*WORK REQUIRED*
Beginning with the very first line, please reproduce the entries exactly through the line containing "AO/OA/AOI/OAI | 61 | 61 |".
####################
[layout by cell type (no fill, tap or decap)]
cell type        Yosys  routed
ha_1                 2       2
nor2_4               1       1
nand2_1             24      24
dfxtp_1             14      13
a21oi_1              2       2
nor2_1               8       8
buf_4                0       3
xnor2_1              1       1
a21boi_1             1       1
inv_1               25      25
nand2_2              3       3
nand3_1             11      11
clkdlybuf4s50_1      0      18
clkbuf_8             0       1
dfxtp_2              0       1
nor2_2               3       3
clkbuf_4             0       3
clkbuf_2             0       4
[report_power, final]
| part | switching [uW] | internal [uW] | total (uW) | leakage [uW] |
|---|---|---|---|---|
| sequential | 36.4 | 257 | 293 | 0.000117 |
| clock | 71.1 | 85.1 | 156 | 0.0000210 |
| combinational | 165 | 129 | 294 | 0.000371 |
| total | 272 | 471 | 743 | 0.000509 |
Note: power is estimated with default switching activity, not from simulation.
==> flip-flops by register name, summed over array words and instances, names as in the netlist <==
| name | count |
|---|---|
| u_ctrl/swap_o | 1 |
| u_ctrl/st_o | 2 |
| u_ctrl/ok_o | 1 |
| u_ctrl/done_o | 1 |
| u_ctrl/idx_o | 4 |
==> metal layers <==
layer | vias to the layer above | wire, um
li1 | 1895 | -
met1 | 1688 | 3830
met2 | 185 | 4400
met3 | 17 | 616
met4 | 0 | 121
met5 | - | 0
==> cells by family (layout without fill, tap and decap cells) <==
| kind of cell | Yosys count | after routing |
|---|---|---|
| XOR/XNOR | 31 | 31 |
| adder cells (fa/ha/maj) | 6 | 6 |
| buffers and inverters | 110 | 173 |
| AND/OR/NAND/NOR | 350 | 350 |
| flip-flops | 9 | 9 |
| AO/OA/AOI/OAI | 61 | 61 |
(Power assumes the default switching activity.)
`src/rtl/prg_pkg.sv`:
```
package prg_pkg;
  localparam int unsigned CODE_W      = 4;
  localparam int unsigned DIV_W       = 3;
  localparam int unsigned DIV_RUN_MAX = 2;
  localparam int unsigned ALIAS_ONE   = 8;
  localparam int unsigned ALIAS_TWO   = 9;
  localparam int unsigned CNT_W       = (1 << CODE_W) - 1;

  typedef struct packed {
    logic pf;
    logic irqf;
  } prg_flags_t;
endpackage

```
`src/rtl/prg_rate_decode.sv`:
```
module prg_rate_decode #(
  parameter int unsigned CODE_W      = prg_pkg::CODE_W,
  parameter int unsigned DIV_W       = prg_pkg::DIV_W,
  parameter int unsigned DIV_RUN_MAX = prg_pkg::DIV_RUN_MAX,
  parameter int unsigned ALIAS_ONE   = prg_pkg::ALIAS_ONE,
  parameter int unsigned ALIAS_TWO   = prg_pkg::ALIAS_TWO,
  parameter int unsigned CNT_W       = prg_pkg::CNT_W
) (
  input  logic [CODE_W-1:0] rate_code,
  input  logic [DIV_W-1:0]  div_ctl,
  input  logic              pie_en,
  output logic              run,
  output logic [CNT_W-1:0]  period
);
  localparam int unsigned NCODES = 1 << CODE_W;

  logic [CNT_W-1:0] table_q [NCODES];

  // Period table: entries 1 and 2 alias to longer codes, the rest are powers of two.
  for (genvar c = 0; c < NCODES; c++) begin : g_tab
    if (c == 0) begin : g_zero
      assign table_q[c] = '0;
    end else if (c == 1) begin : g_a1
      assign table_q[c] = CNT_W'(1) << (ALIAS_ONE - 1);
    end else if (c == 2) begin : g_a2
      assign table_q[c] = CNT_W'(1) << (ALIAS_TWO - 1);
    end else begin : g_pow
      assign table_q[c] = CNT_W'(1) << (c - 1);
    end
  end

  logic div_ok;
  assign div_ok = (div_ctl <= DIV_W'(DIV_RUN_MAX));
  assign run    = pie_en && (rate_code != '0) && div_ok;
  assign period = table_q[rate_code];
endmodule

```
`src/rtl/prg_phase_counter.sv`:
```
module prg_phase_counter #(
  parameter int unsigned CNT_W = prg_pkg::CNT_W
) (
  input  logic             clk,
  input  logic             rst,
  input  logic             run,
  input  logic             strobe,
  input  logic [CNT_W-1:0] period,
  output logic             tick,
  output logic [CNT_W-1:0] elapsed
);
  logic [CNT_W:0] next_cnt;
  logic           overdue;
  logic           reach;

  assign next_cnt = {1'b0, elapsed} + 1'b1;
  assign overdue  = ({1'b0, elapsed} >= {1'b0, period});
  assign reach    = strobe && (next_cnt >= {1'b0, period});
  assign tick     = run && (overdue || reach);

  always_ff @(posedge clk) begin
    if (rst || !run || tick) begin
      elapsed <= '0;
    end else if (strobe) begin
      elapsed <= next_cnt[CNT_W-1:0];
    end
  end
endmodule

```
`src/rtl/prg_flag_unit.sv`:
```
module prg_flag_unit
  import prg_pkg::*;
(
  input  logic       clk,
  input  logic       rst,
  input  logic       tick,
  input  logic       clr,
  output prg_flags_t flags
);
  always_ff @(posedge clk) begin
    if (rst) begin
      flags <= '0;
    end else if (tick) begin
      flags.pf   <= 1'b1;
      flags.irqf <= 1'b1;
    end else if (clr) begin
      flags <= '0;
    end
  end
endmodule

```
`src/rtl/periodic_rate_gen.sv`:
```
module periodic_rate_gen
  import prg_pkg::*;
(
  input  logic              clk,
  input  logic              rst,
  input  logic              tb_stb,
  input  logic [CODE_W-1:0] rate_code,
  input  logic [DIV_W-1:0]  div_ctl,
  input  logic              pie_en,
  input  logic              flag_clr,
  output logic              per_flag,
  output logic              irq_req
);
  logic             run;
  logic [CNT_W-1:0] period;
  logic             tick;
  logic [CNT_W-1:0] elapsed;
  prg_flags_t       flags;

  prg_rate_decode u_dec (
    .rate_code (rate_code),
    .div_ctl   (div_ctl),
    .pie_en    (pie_en),
    .run       (run),
    .period    (period)
  );

  prg_phase_counter u_cnt (
    .clk     (clk),
    .rst     (rst),
    .run     (run),
    .strobe  (tb_stb),
    .period  (period),
    .tick    (tick),
    .elapsed (elapsed)
  );

  prg_flag_unit u_flg (
    .clk   (clk),
    .rst   (rst),
    .tick  (tick),
    .clr   (flag_clr),
    .flags (flags)
  );

  assign per_flag = flags.pf;
  assign irq_req  = flags.irqf;
endmodule

```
####################
*WRITTEN REPLY*
[layout by cell type (no fill, tap or decap)]
cell type        Yosys  routed
ha_1                 2       2
nor2_4               1       1
nand2_1             24      24
dfxtp_1             14      13
a21oi_1              2       2
nor2_1               8       8
buf_4                0       3
xnor2_1              1       1
a21boi_1             1       1
inv_1               25      25
nand2_2              3       3
nand3_1             11      11
clkdlybuf4s50_1      0      18
clkbuf_8             0       1
dfxtp_2              0       1
nor2_2               3       3
clkbuf_4             0       3
clkbuf_2             0       4
[report_power, final]
| part | switching [uW] | internal [uW] | total (uW) | leakage [uW] |
|---|---|---|---|---|
| sequential | 36.4 | 257 | 293 | 0.000117 |
| clock | 71.1 | 85.1 | 156 | 0.0000210 |
| combinational | 165 | 129 | 294 | 0.000371 |
| total | 272 | 471 | 743 | 0.000509 |
Note: power is estimated with default switching activity, not from simulation.
==> flip-flops by register name, summed over array words and instances, names as in the netlist <==
| name | count |
|---|---|
| u_ctrl/swap_o | 1 |
| u_ctrl/st_o | 2 |
| u_ctrl/ok_o | 1 |
| u_ctrl/done_o | 1 |
| u_ctrl/idx_o | 4 |
==> metal layers <==
layer | vias to the layer above | wire, um
li1 | 1895 | -
met1 | 1688 | 3830
met2 | 185 | 4400
met3 | 17 | 616
met4 | 0 | 121
met5 | - | 0
==> cells by family (layout without fill, tap and decap cells) <==
| kind of cell | Yosys count | after routing |
|---|---|---|
| XOR/XNOR | 31 | 31 |
| adder cells (fa/ha/maj) | 6 | 6 |
| buffers and inverters | 110 | 173 |
| AND/OR/NAND/NOR | 350 | 350 |
| flip-flops | 9 | 9 |
| AO/OA/AOI/OAI | 61 | 61 |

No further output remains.